The hypothesis being pursued in this application is that there are common behavioral and physiological mechanisms involved in two effects of repeated alcohol experience: the alcohol deprivation effect, and sensitization to the locomotor stimulating effects of alcohol. This proposal seeks to better understand changes which occur in the brain, with a special emphasis on the extended amygdala, as a result of chronic alcohol exposure, to better understand what changes might be caused by excessive drinking in human alcoholics.1 Both locomotor sensitization and the alcohol deprivation effect have been suggested as models of drug dependency and / or craving in humans. This project will use selectively bred High- (HAP) and Low- (LAP alcohol preferring mice, because they offer good control of environmental and genetic factors, and because HAP mice show substantial free-choice alcohol drinking.
Aim 1 of this proposal is to determine whether repeated periods of alcohol access and deprivation in HAP and LAP mice leads to the development of increased drinking. This outcome is known as a repeated alcohol deprivation effect, or RADE. The development of this behavioral model in genetically characterized mice will comprise a useful tool for better understanding the causes of relapse and binge drinking in human alcoholics.
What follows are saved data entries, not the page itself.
<file path="src/rtl/txq_defines.svh">
`ifndef TXQ_DEFINES_SVH
`define TXQ_DEFINES_SVH
`define TXQ_A_SIZE_MSB 10
`define TXQ_A_SIZE_LSB 0
`define TXQ_A_OFF_MSB 20
`define TXQ_A_OFF_LSB 16
`define TXQ_A_OFFW_MSB 20
`define TXQ_A_OFFW_LSB 18
`define TXQ_A_OFFB_MSB 17
`define TXQ_A_OFFB_LSB 16
`define TXQ_A_FS 13
`define TXQ_A_LS 12
`define TXQ_A_ALIGN_MSB 25
`define TXQ_A_ALIGN_LSB 24
`define TXQ_ALIGN_16 2'h1
`define TXQ_ALIGN_32 2'h2
`define TXQ_B_TAG_MSB 31
`define TXQ_B_TAG_LSB 16
`define TXQ_B_CK 14
`define TXQ_B_LEN_MSB 10
`define TXQ_B_LEN_LSB 0
`define TXQ_ST_TAG_MSB 31
`define TXQ_ST_TAG_LSB 16
`define TXQ_ST_ES 15
`define TXQ_ST_LOSS 11
`define TXQ_ST_NOCAR 10
`define TXQ_ST_LATE 9
`define TXQ_ST_EXCOL 8
`define TXQ_ST_CC_MSB 6
`define TXQ_ST_CC_LSB 3
`define TXQ_ST_EXDEF 2
`define TXQ_ST_RSV1 1
`define TXQ_ST_DEFER 0
`define TXQ_KIND_MSB 33
`define TXQ_KIND_LSB 32
`endif

</file>
<file path="src/rtl/txq_pkg.sv">
`default_nettype none
`include "txq_defines.svh"
package txq_pkg;
   typedef enum logic [1:0] {
      TXQ_KIND_DATA = 2'h0,
      TXQ_KIND_CMDA = 2'h1,
      TXQ_KIND_CMDB = 2'h2,
      TXQ_KIND_LAST = 2'h3
   } txq_kind_type;
   typedef enum logic [1:0] {
      TXQ_WR_CMDA = 2'h0,
      TXQ_WR_CMDB = 2'h1,
      TXQ_WR_BODY = 2'h3
   } txq_wr_state_type;
   typedef enum logic [1:0] {
      TXQ_DR_IDLE = 2'h0,
      TXQ_DR_SEND = 2'h1,
      TXQ_DR_WAIT = 2'h3
   } txq_dr_state_type;
   typedef enum logic [1:0] {
      TXQ_H_IDLE = 2'h0,
      TXQ_H_CMDA = 2'h1,
      TXQ_H_CMDB = 2'h3,
      TXQ_H_BODY = 2'h2
   } txq_host_state_type;

   // Words the host writes for one buffer, alignment padding included
   function automatic logic [9:0] txq_total_words(input logic [31:0] a);
      logic [12:0] span;
      logic [12:0] r;
      span = 13'(a[`TXQ_A_OFF_MSB:`TXQ_A_OFF_LSB]) + 13'(a[`TXQ_A_SIZE_MSB:`TXQ_A_SIZE_LSB]);
      case (a[`TXQ_A_ALIGN_MSB:`TXQ_A_ALIGN_LSB])
         `TXQ_ALIGN_16: r = ((span + 13'h000F) >> 4) << 2;
         `TXQ_ALIGN_32: r = ((span + 13'h001F) >> 5) << 3;
         default: r = (span + 13'h0003) >> 2;
      endcase
      return r[9:0];
   endfunction

   // Words kept: sub-DWORD offset, payload and sub-DWORD padding
   function automatic logic [9:0] txq_keep_words(input logic [31:0] a);
      logic [12:0] span;
      span = 13'(a[`TXQ_A_OFFB_MSB:`TXQ_A_OFFB_LSB]) + 13'(a[`TXQ_A_SIZE_MSB:`TXQ_A_SIZE_LSB]) + 13'h0003;
      return span[11:2];
   endfunction
endpackage
`default_nettype wire

</file>
<file path="src/rtl/txq_if.sv">
`default_nettype none
interface txq_if;
   logic data_wr;
   logic [31:0] data_word;
   logic data_full;
   logic status_rd;
   logic status_avail;
   logic [31:0] status_word;
   logic [7:0] status_used_count;
   logic halt_set;
   logic tx_on_set;
   logic purge_data;
   logic purge_status;
   logic discard_allow;
   logic offload_enable;
   logic error_clear;
   logic transmitter_on;
   logic halt_req;
   logic halt_done_event;
   logic transmit_error_flag;
   modport device (
      input data_wr, data_word, status_rd, halt_set, tx_on_set, purge_data, purge_status,
      input discard_allow, offload_enable, error_clear,
      output data_full, status_avail, status_word, status_used_count, transmitter_on, halt_req,
      output halt_done_event, transmit_error_flag
   );
   modport host (
      output data_wr, data_word, status_rd, halt_set, tx_on_set, purge_data, purge_status,
      output discard_allow, offload_enable, error_clear,
      input data_full, status_avail, status_word, status_used_count, transmitter_on, halt_req,
      input halt_done_event, transmit_error_flag
   );
endinterface
`default_nettype wire

</file>
<file path="src/rtl/txq_device.sv">
// Summary of operation
// RULE1: One status word per packet, own FIFO
// RULE2: Full status FIFO suspends transmission until read
// RULE3: Discard-allow keeps transmitter running when full
// RULE4: Overrun holds used count zero, writes stop
// RULE5: Discard-allow overrun raises no error flag
// RULE6: Status upper half carries packet tag
// RULE7: Error summary ORs bits 11,10,9,8,2,1
// RULE8: Bits 11,10 report carrier lost, absent
// RULE9: Bit 9 reports late collision abort
// RULE10: Bit 8 reports sixteen-collision abandon
// RULE11: Bits 6:3 carry collision count
// RULE12: Bit 0 deferred, bit 2 excessive deferral
// RULE13: Reserved status bits always zero
// RULE14: First command always stored, second on first
// RULE15: Checksum preamble stored as packet data
// RULE16: Whole-DWORD offset, padding dropped; remainders kept
// RULE17: Checksum needs request, first segment, offload enable
// RULE18: Length mismatch flags error, transmitter continues
// RULE19: Second command must match across buffers
// RULE20: Data overrun, strict status overrun flag error
// RULE21: Halt finishes frame, clears bits, pulses done
// RULE22: Restart by transmitter on, queued frames resume
// RULE23: Second command bits 10:0 give byte count
`default_nettype none
`include "txq_defines.svh"
module txq_device
   import txq_pkg::*;
#(
   parameter int DEPTH = 16,
   parameter int SDEPTH = 4
) (
   input wire logic i_clock,
   input wire logic i_rst_n,
   txq_if.device bus,
   output logic o_frame_valid,
   output logic [31:0] o_frame_word,
   output logic o_frame_last,
   input wire logic i_frame_ready,
   output logic o_checksum_enable,
   input wire logic i_mac_done,
   input wire logic i_loss_carrier,
   input wire logic i_no_carrier,
   input wire logic i_late_collision,
   input wire logic i_excess_collisions,
   input wire logic [3:0] i_collision_count,
   input wire logic i_deferral_check_enable,
   input wire logic i_excess_deferral,
   input wire logic i_deferred
);
   localparam int AW = $clog2(DEPTH);
   localparam int SW = $clog2(SDEPTH);
   localparam logic [AW:0] DCAP = (AW + 1)'(DEPTH);
   localparam logic [SW:0] SCAP = (SW + 1)'(SDEPTH);

   txq_wr_state_type wr_state_reg, wr_state_next;
   logic [31:0] cmda_reg, cmda_next;
   logic [31:0] refb_reg, refb_next;
   logic [9:0] widx_reg, widx_next;
   logic [15:0] bytes_reg, bytes_next;
   logic push;
   logic [33:0] push_entry;
   logic err_set_wr;
   logic buf_end;
   logic [9:0] head;
   logic [9:0] keep;
   logic [9:0] total;

   logic [33:0] dmem_reg [DEPTH];
   logic [33:0] dmem_next [DEPTH];
   logic [AW:0] dwp_reg, dwp_next, drp_reg, drp_next;
   logic [31:0] smem_reg [SDEPTH];
   logic [31:0] smem_next [SDEPTH];
   logic [SW:0] swp_reg, swp_next, srp_reg, srp_next;
   txq_dr_state_type dr_state_reg, dr_state_next;
   logic [15:0] tag_reg, tag_next;
   logic fs_reg, fs_next;
   logic cks_reg, cks_next;
   logic hold_reg, hold_next;
   logic txon_reg, txon_next;
   logic halt_reg, halt_next;
   logic done_reg, done_next;
   logic err_reg, err_next;
   logic err_set;
   logic pop;
   logic spop;
   logic dfull, dempty, sfull, sempty;
   logic [AW:0] dcount;
   logic [SW:0] scount;
   logic [1:0] head_kind;
   logic [31:0] head_word;
   logic [31:0] stat;

   assign dcount = dwp_reg - drp_reg;
   assign scount = swp_reg - srp_reg;
   assign dfull = (dcount == DCAP);
   assign dempty = (dcount == '0);
   assign sfull = (scount == SCAP);
   assign sempty = (scount == '0);
   assign head_kind = dmem_reg[drp_reg[AW-1:0]][`TXQ_KIND_MSB:`TXQ_KIND_LSB];
   assign head_word = dmem_reg[drp_reg[AW-1:0]][31:0];

   // Write-side parser: strips command B of later buffers and whole-DWORD padding
   always_comb begin
      wr_state_next = wr_state_reg;
      cmda_next = cmda_reg;
      refb_next = refb_reg;
      widx_next = widx_reg;
      bytes_next = bytes_reg;
      push = 1'b0;
      push_entry = '0;
      err_set_wr = 1'b0;
      buf_end = 1'b0;
      head = 10'(cmda_reg[`TXQ_A_OFFW_MSB:`TXQ_A_OFFW_LSB]);
      keep = txq_keep_words(cmda_reg);
      total = txq_total_words(cmda_reg);
      if (bus.data_wr) begin
         case (wr_state_reg)
            TXQ_WR_CMDA: begin
               cmda_next = bus.data_word;
               push = 1'b1; // RULE14
               push_entry = {TXQ_KIND_CMDA, bus.data_word};
               wr_state_next = TXQ_WR_CMDB;
            end
            TXQ_WR_CMDB: begin
               widx_next = '0;
               if (cmda_reg[`TXQ_A_FS]) begin
                  push = 1'b1; // RULE14
                  push_entry = {TXQ_KIND_CMDB, bus.data_word};
                  refb_next = bus.data_word;
                  bytes_next = 16'(cmda_reg[`TXQ_A_SIZE_MSB:`TXQ_A_SIZE_LSB]);
               end else begin
                  err_set_wr = (bus.data_word != refb_reg); // RULE19
                  bytes_next = bytes_reg + 16'(cmda_reg[`TXQ_A_SIZE_MSB:`TXQ_A_SIZE_LSB]);
               end
               buf_end = (total == '0);
               wr_state_next = TXQ_WR_BODY;
            end
            TXQ_WR_BODY: begin
               widx_next = widx_reg + 10'h001;
               if (widx_reg >= head && widx_reg < head + keep) begin
                  push = 1'b1; // RULE16 RULE15
                  if (cmda_reg[`TXQ_A_LS] && widx_reg == head + keep - 10'h001) begin
                     push_entry = {TXQ_KIND_LAST, bus.data_word};
                  end else begin
                     push_entry = {TXQ_KIND_DATA, bus.data_word};
                  end
               end
               buf_end = (widx_reg == total - 10'h001);
            end
            default: wr_state_next = TXQ_WR_CMDA;
         endcase
      end
      if (buf_end) begin
         wr_state_next = TXQ_WR_CMDA;
         // Byte count excludes offset and padding
         if (cmda_reg[`TXQ_A_LS] && bytes_next != 16'(refb_next[`TXQ_B_LEN_MSB:`TXQ_B_LEN_LSB])) begin
            err_set_wr = 1'b1; // RULE18 RULE23
         end
      end
      if (bus.purge_data) begin
         wr_state_next = TXQ_WR_CMDA;
      end
   end

   always_comb begin
      stat = '0; // RULE13
      stat[`TXQ_ST_TAG_MSB:`TXQ_ST_TAG_LSB] = tag_reg; // RULE6
      stat[`TXQ_ST_LOSS] = i_loss_carrier; // RULE8
      stat[`TXQ_ST_NOCAR] = i_no_carrier; // RULE8
      stat[`TXQ_ST_LATE] = i_late_collision; // RULE9
      stat[`TXQ_ST_EXCOL] = i_excess_collisions; // RULE10
      stat[`TXQ_ST_CC_MSB:`TXQ_ST_CC_LSB] = i_collision_count; // RULE11
      stat[`TXQ_ST_EXDEF] = i_excess_deferral && i_deferral_check_enable; // RULE12
      stat[`TXQ_ST_DEFER] = i_deferred; // RULE12
      stat[`TXQ_ST_ES] = stat[`TXQ_ST_LOSS] | stat[`TXQ_ST_NOCAR] | stat[`TXQ_ST_LATE] |
                         stat[`TXQ_ST_EXCOL] | stat[`TXQ_ST_EXDEF] | stat[`TXQ_ST_RSV1]; // RULE7
   end

   // Drain, status queue and halt control
   always_comb begin
      dmem_next = dmem_reg;
      smem_next = smem_reg;
      dwp_next = dwp_reg;
      drp_next = drp_reg;
      swp_next = swp_reg;
      srp_next = srp_reg;
      dr_state_next = dr_state_reg;
      tag_next = tag_reg;
      fs_next = fs_reg;
      cks_next = cks_reg;
      txon_next = txon_reg;
      halt_next = halt_reg;
      done_next = 1'b0;
      pop = 1'b0;
      o_frame_valid = 1'b0;
      err_set = err_set_wr;
      spop = bus.status_rd && !sempty;
      hold_next = hold_reg && !spop; // RULE4
      if (push) begin
         if (dfull) begin
            err_set = 1'b1; // RULE20
         end else begin
            dmem_next[dwp_reg[AW-1:0]] = push_entry;
            dwp_next = dwp_reg + 1'b1;
         end
      end
      case (dr_state_reg)
         TXQ_DR_IDLE: begin
            if (halt_reg) begin
               halt_next = 1'b0; // RULE21
               txon_next = 1'b0;
               done_next = 1'b1;
            end else if (txon_reg && !dempty && !(sfull && !bus.discard_allow)) begin // RULE2 RULE3 RULE22
               case (head_kind)
                  TXQ_KIND_CMDA: begin
                     pop = 1'b1;
                     fs_next = head_word[`TXQ_A_FS];
                  end
                  TXQ_KIND_CMDB: begin
                     pop = 1'b1;
                     tag_next = head_word[`TXQ_B_TAG_MSB:`TXQ_B_TAG_LSB];
                     cks_next = head_word[`TXQ_B_CK] && fs_reg && bus.offload_enable; // RULE17
                  end
                  default: dr_state_next = TXQ_DR_SEND;
               endcase
            end
         end
         TXQ_DR_SEND: begin
            // Commands of middle buffers are skipped mid-frame
            if (!dempty) begin
               if (head_kind == TXQ_KIND_CMDA || head_kind == TXQ_KIND_CMDB) begin
                  pop = 1'b1;
               end else begin
                  o_frame_valid = 1'b1;
                  if (i_frame_ready) begin
                     pop = 1'b1;
                     if (head_kind == TXQ_KIND_LAST) begin
                        dr_state_next = TXQ_DR_WAIT;
                     end
                  end
               end
            end
         end
         TXQ_DR_WAIT: begin
            if (i_mac_done) begin
               dr_state_next = TXQ_DR_IDLE;
               if (!(hold_reg && !spop)) begin
                  if (!sfull || spop) begin
                     smem_next[swp_reg[SW-1:0]] = stat; // RULE1
                     swp_next = swp_reg + 1'b1;
                  end else if (bus.discard_allow) begin
                     hold_next = 1'b1; // RULE4 RULE5
                  end else begin
                     err_set = 1'b1; // RULE20
                  end
               end
            end
         end
         default: dr_state_next = TXQ_DR_IDLE;
      endcase
      if (pop) begin
         drp_next = drp_reg + 1'b1;
      end
      if (spop) begin
         srp_next = srp_reg + 1'b1;
      end
      if (bus.tx_on_set) begin
         txon_next = 1'b1; // RULE22
      end
      if (bus.halt_set) begin
         halt_next = 1'b1; // RULE21
      end
      if (bus.purge_data) begin
         dwp_next = '0;
         drp_next = '0;
         dr_state_next = TXQ_DR_IDLE;
      end
      if (bus.purge_status) begin
         swp_next = '0;
         srp_next = '0;
         hold_next = 1'b0;
      end
      // New error wins over a clear in the same cycle
      err_next = (err_reg && !bus.error_clear) || err_set; // RULE18
   end

   always_ff @(posedge i_clock) begin
      if (!i_rst_n) begin
         wr_state_reg <= TXQ_WR_CMDA;
         cmda_reg <= '0;
         refb_reg <= '0;
         widx_reg <= '0;
         bytes_reg <= '0;
         dwp_reg <= '0;
         drp_reg <= '0;
         swp_reg <= '0;
         srp_reg <= '0;
         dr_state_reg <= TXQ_DR_IDLE;
         tag_reg <= '0;
         fs_reg <= 1'b0;
         cks_reg <= 1'b0;
         hold_reg <= 1'b0;
         txon_reg <= 1'b0;
         halt_reg <= 1'b0;
         done_reg <= 1'b0;
         err_reg <= 1'b0;
         dmem_reg <= '{default: '0};
         smem_reg <= '{default: '0};
      end else begin
         wr_state_reg <= wr_state_next;
         cmda_reg <= cmda_next;
         refb_reg <= refb_next;
         widx_reg <= widx_next;
         bytes_reg <= bytes_next;
         dwp_reg <= dwp_next;
         drp_reg <= drp_next;
         swp_reg <= swp_next;
         srp_reg <= srp_next;
         dr_state_reg <= dr_state_next;
         tag_reg <= tag_next;
         fs_reg <= fs_next;
         cks_reg <= cks_next;
         hold_reg <= hold_next;
         txon_reg <= txon_next;
         halt_reg <= halt_next;
         done_reg <= done_next;
         err_reg <= err_next;
         dmem_reg <= dmem_next;
         smem_reg <= smem_next;
      end
   end

   assign o_frame_word = head_word;
   assign o_frame_last = (head_kind == TXQ_KIND_LAST);
   assign o_checksum_enable = cks_reg;
   assign bus.data_full = dfull;
   assign bus.status_avail = !sempty;
   assign bus.status_word = smem_reg[srp_reg[SW-1:0]];
   assign bus.status_used_count = hold_reg ? 8'h00 : 8'(scount); // RULE4
   assign bus.transmitter_on = txon_reg;
   assign bus.halt_req = halt_reg;
   assign bus.halt_done_event = done_reg;
   assign bus.transmit_error_flag = err_reg;
endmodule
`default_nettype wire

</file>
<file path="src/flat_wrapper.sv">
// flat-port wrapper written by rule: the top's interface ports become plain ports
module txq_device_flat import txq_pkg::*;
#(
   parameter int DEPTH = 16,
   parameter int SDEPTH = 4
)
  (i_clock, i_rst_n, o_frame_valid, o_frame_word, o_frame_last, i_frame_ready, o_checksum_enable, i_mac_done, i_loss_carrier, i_no_carrier, i_late_collision, i_excess_collisions, i_collision_count, i_deferral_check_enable, i_excess_deferral, i_deferred, bus_data_wr, bus_data_word, bus_status_rd, bus_halt_set, bus_tx_on_set, bus_purge_data, bus_purge_status, bus_discard_allow, bus_offload_enable, bus_error_clear, bus_data_full, bus_status_avail, bus_status_word, bus_status_used_count, bus_transmitter_on, bus_halt_req, bus_halt_done_event, bus_transmit_error_flag);
  txq_if bus_i ();
  input wire logic i_clock;
  input wire logic i_rst_n;
  output logic o_frame_valid;
  output logic [31:0] o_frame_word;
  output logic o_frame_last;
  input wire logic i_frame_ready;
  output logic o_checksum_enable;
  input wire logic i_mac_done;
  input wire logic i_loss_carrier;
  input wire logic i_no_carrier;
  input wire logic i_late_collision;
  input wire logic i_excess_collisions;
  input wire logic [3:0] i_collision_count;
  input wire logic i_deferral_check_enable;
  input wire logic i_excess_deferral;
  input wire logic i_deferred;
  input wire logic [$bits(bus_i.data_wr)-1:0] bus_data_wr;
  input wire logic [$bits(bus_i.data_word)-1:0] bus_data_word;
  input wire logic [$bits(bus_i.status_rd)-1:0] bus_status_rd;
  input wire logic [$bits(bus_i.halt_set)-1:0] bus_halt_set;
  input wire logic [$bits(bus_i.tx_on_set)-1:0] bus_tx_on_set;
  input wire logic [$bits(bus_i.purge_data)-1:0] bus_purge_data;
  input wire logic [$bits(bus_i.purge_status)-1:0] bus_purge_status;
  input wire logic [$bits(bus_i.discard_allow)-1:0] bus_discard_allow;
  input wire logic [$bits(bus_i.offload_enable)-1:0] bus_offload_enable;
  input wire logic [$bits(bus_i.error_clear)-1:0] bus_error_clear;
  output wire logic [$bits(bus_i.data_full)-1:0] bus_data_full;
  output wire logic [$bits(bus_i.status_avail)-1:0] bus_status_avail;
  output wire logic [$bits(bus_i.status_word)-1:0] bus_status_word;
  output wire logic [$bits(bus_i.status_used_count)-1:0] bus_status_used_count;
  output wire logic [$bits(bus_i.transmitter_on)-1:0] bus_transmitter_on;
  output wire logic [$bits(bus_i.halt_req)-1:0] bus_halt_req;
  output wire logic [$bits(bus_i.halt_done_event)-1:0] bus_halt_done_event;
  output wire logic [$bits(bus_i.transmit_error_flag)-1:0] bus_transmit_error_flag;
  assign bus_i.data_wr = bus_data_wr;
  assign bus_i.data_word = bus_data_word;
  assign bus_i.status_rd = bus_status_rd;
  assign bus_i.halt_set = bus_halt_set;
  assign bus_i.tx_on_set = bus_tx_on_set;
  assign bus_i.purge_data = bus_purge_data;
  assign bus_i.purge_status = bus_purge_status;
  assign bus_i.discard_allow = bus_discard_allow;
  assign bus_i.offload_enable = bus_offload_enable;
  assign bus_i.error_clear = bus_error_clear;
  assign bus_data_full = bus_i.data_full;
  assign bus_status_avail = bus_i.status_avail;
  assign bus_status_word = bus_i.status_word;
  assign bus_status_used_count = bus_i.status_used_count;
  assign bus_transmitter_on = bus_i.transmitter_on;
  assign bus_halt_req = bus_i.halt_req;
  assign bus_halt_done_event = bus_i.halt_done_event;
  assign bus_transmit_error_flag = bus_i.transmit_error_flag;
  txq_device #(.DEPTH(DEPTH), .SDEPTH(SDEPTH)) u_core (.i_clock(i_clock), .i_rst_n(i_rst_n), .bus(bus_i), .o_frame_valid(o_frame_valid), .o_frame_word(o_frame_word), .o_frame_last(o_frame_last), .i_frame_ready(i_frame_ready), .o_checksum_enable(o_checksum_enable), .i_mac_done(i_mac_done), .i_loss_carrier(i_loss_carrier), .i_no_carrier(i_no_carrier), .i_late_collision(i_late_collision), .i_excess_collisions(i_excess_collisions), .i_collision_count(i_collision_count), .i_deferral_check_enable(i_deferral_check_enable), .i_excess_deferral(i_excess_deferral), .i_deferred(i_deferred));
endmodule
</file>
Aim 2 will assess whether the RADE procedure results in long-term increases in sensitivity to the locomotor stimulating effects of alcohol, suggestive of locomotor sensitization. Additionally, experiments will be conducted assessing whether injections of alcohol sufficient to cause locomotor sensitization, induce RADE-like increases in alcohol intake. These studies seek to show a commonality in causes of the RADE and locomotor sensitization.
Aim 3 will determine whether injections of alcohol sufficient to cause locomotor sensitization in HAP mice cause changes in the extended amygdala of HAP and LAP mice, as measured by induction of the immediate early gene, c-Fos.
Aim 4 assesses whether similar changes in the extended amygdala are caused by the RADE procedure as by the locomotor sensitization procedure, suggesting a common neural mechanism for both these behavioral models.
Specific Aim 5 will determine exactly what types of neurons show c-Fos activity as a result of sensitization and the RADE, by using immunocytochemistry aimed at specific neurotransmitter synthetic pathways. The results of these experiments will yield greater understanding of neuroadaptive mechanisms which cause excessive alcohol intake following alcohol exposure.